[Collected data]

`src/rtl/serial_subtractor_if.sv`:
```
// Operand/result bundle for serial_subtractor: start/busy/done handshake plus data.
// With SERIAL_SUB_OVF_EN defined the bundle also carries the signed-overflow flag ovf.
interface serial_subtractor_if #(
    parameter int WIDTH = 4
);
    logic             start;
    logic [WIDTH-1:0] a;
    logic [WIDTH-1:0] b;
    logic             bin;
    logic             busy;
    logic             done;
    logic [WIDTH-1:0] diff;
    logic             bout;
`ifdef SERIAL_SUB_OVF_EN
    logic             ovf;

    modport master (
        output start, a, b, bin,
        input  busy, done, diff, bout, ovf
    );

    modport slave (
        input  start, a, b, bin,
        output busy, done, diff, bout, ovf
    );
`else
    modport master (
        output start, a, b, bin,
        input  busy, done, diff, bout
    );

    modport slave (
        input  start, a, b, bin,
        output busy, done, diff, bout
    );
`endif
endinterface

```
`src/rtl/serial_subtractor.sv`:
```
// Bit-serial a - b - bin over WIDTH cycles, LSB first, one full-subtractor cell and a borrow FF.
// Optional feature: define SERIAL_SUB_OVF_EN to add the registered signed-overflow output ovf.
module serial_subtractor #(
    parameter int WIDTH = 4
) (
    input  logic                clock,
    input  logic                reset_n,
    serial_subtractor_if.slave  bus
);

    localparam int CNT_W = $clog2(WIDTH + 1);

    typedef enum logic [1:0] {
        IDLE  = 2'd0,
        SHIFT = 2'd1,
        DONE  = 2'd2
    } state_t;

    state_t           state;
    state_t           state_n;
    logic             accept;

    logic [WIDTH-1:0] a_sh;
    logic [WIDTH-1:0] b_sh;
    logic [WIDTH-1:0] res_sh;
    logic [WIDTH-1:0] res_n;
    logic             br;
    logic [CNT_W-1:0] cnt;
    logic             last_bit;

    logic             cell_d;
    logic             cell_br;

    logic [WIDTH-1:0] diff_q;
    logic             bout_q;
`ifdef SERIAL_SUB_OVF_EN
    logic             ovf_q;
`endif

    // Returns {borrow_out, difference} for one bit position.
    function automatic logic [1:0] full_sub(input logic a0, input logic b0, input logic bi);
        logic d;
        logic bo;
        d  = a0 ^ b0 ^ bi;
        bo = (~a0 & b0) | (~(a0 ^ b0) & bi);
        return {bo, d};
    endfunction

    assign {cell_br, cell_d} = full_sub(a_sh[0], b_sh[0], br);
    assign last_bit          = (cnt == CNT_W'(WIDTH - 1));
    assign res_n             = (res_sh >> 1) | {cell_d, {(WIDTH-1){1'b0}}};

    always_ff @(posedge clock) begin
        if (!reset_n) begin
            state <= IDLE;
        end else begin
            state <= state_n;
        end
    end

    always_comb begin
        state_n = state;
        accept  = 1'b0;
        case (state)
            IDLE: begin
                if (bus.start) begin
                    accept  = 1'b1;
                    state_n = SHIFT;
                end
            end
            SHIFT: begin
                if (last_bit) begin
                    state_n = DONE;
                end
            end
            DONE: begin
                // Back-to-back start is taken straight from the result cycle.
                if (bus.start) begin
                    accept  = 1'b1;
                    state_n = SHIFT;
                end else begin
                    state_n = IDLE;
                end
            end
            default: begin
                state_n = IDLE;
            end
        endcase
    end

    always_ff @(posedge clock) begin
        if (!reset_n) begin
            a_sh   <= '0;
            b_sh   <= '0;
            res_sh <= '0;
            br     <= 1'b0;
            cnt    <= '0;
            diff_q <= '0;
            bout_q <= 1'b0;
`ifdef SERIAL_SUB_OVF_EN
            ovf_q  <= 1'b0;
`endif
        end else begin
            if (accept) begin
                a_sh   <= bus.a;
                b_sh   <= bus.b;
                res_sh <= '0;
                br     <= bus.bin;
                cnt    <= '0;
            end else if (state == SHIFT) begin
                a_sh   <= a_sh >> 1;
                b_sh   <= b_sh >> 1;
                res_sh <= res_n;
                br     <= cell_br;
                cnt    <= cnt + CNT_W'(1);
            end

            // Results move only on the final bit; they hold through IDLE and later SHIFTs.
            if ((state == SHIFT) && last_bit) begin
                diff_q <= res_n;
                bout_q <= cell_br;
`ifdef SERIAL_SUB_OVF_EN
                ovf_q  <= br ^ cell_br;
`endif
            end
        end
    end

    assign bus.busy = (state == SHIFT);
    assign bus.done = (state == DONE);
    assign bus.diff = diff_q;
    assign bus.bout = bout_q;
`ifdef SERIAL_SUB_OVF_EN
    assign bus.ovf  = ovf_q;
`endif

endmodule

```
`src/flat_wrapper.sv`:
```
// flat-port wrapper written by rule: the top's interface ports become plain ports
module serial_subtractor_flat 
#(
    parameter int WIDTH = 4
)
  (clock, reset_n, bus_start, bus_a, bus_b, bus_bin, bus_busy, bus_done, bus_diff, bus_bout);
  serial_subtractor_if #(.WIDTH(WIDTH)) bus_i ();
  input  logic clock;
  input  logic reset_n;
  input wire logic [$bits(bus_i.start)-1:0] bus_start;
  input wire logic [$bits(bus_i.a)-1:0] bus_a;
  input wire logic [$bits(bus_i.b)-1:0] bus_b;
  input wire logic [$bits(bus_i.bin)-1:0] bus_bin;
  output wire logic [$bits(bus_i.busy)-1:0] bus_busy;
  output wire logic [$bits(bus_i.done)-1:0] bus_done;
  output wire logic [$bits(bus_i.diff)-1:0] bus_diff;
  output wire logic [$bits(bus_i.bout)-1:0] bus_bout;
  assign bus_i.start = bus_start;
  assign bus_i.a = bus_a;
  assign bus_i.b = bus_b;
  assign bus_i.bin = bus_bin;
  assign bus_busy = bus_i.busy;
  assign bus_done = bus_i.done;
  assign bus_diff = bus_i.diff;
  assign bus_bout = bus_i.bout;
  serial_subtractor #(.WIDTH(WIDTH)) u_core (.clock(clock), .reset_n(reset_n), .bus(bus_i));
endmodule
```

Prompt:
What is needed is the number of lines above that include the string "wire", and nothing else.

Answer to this task:
8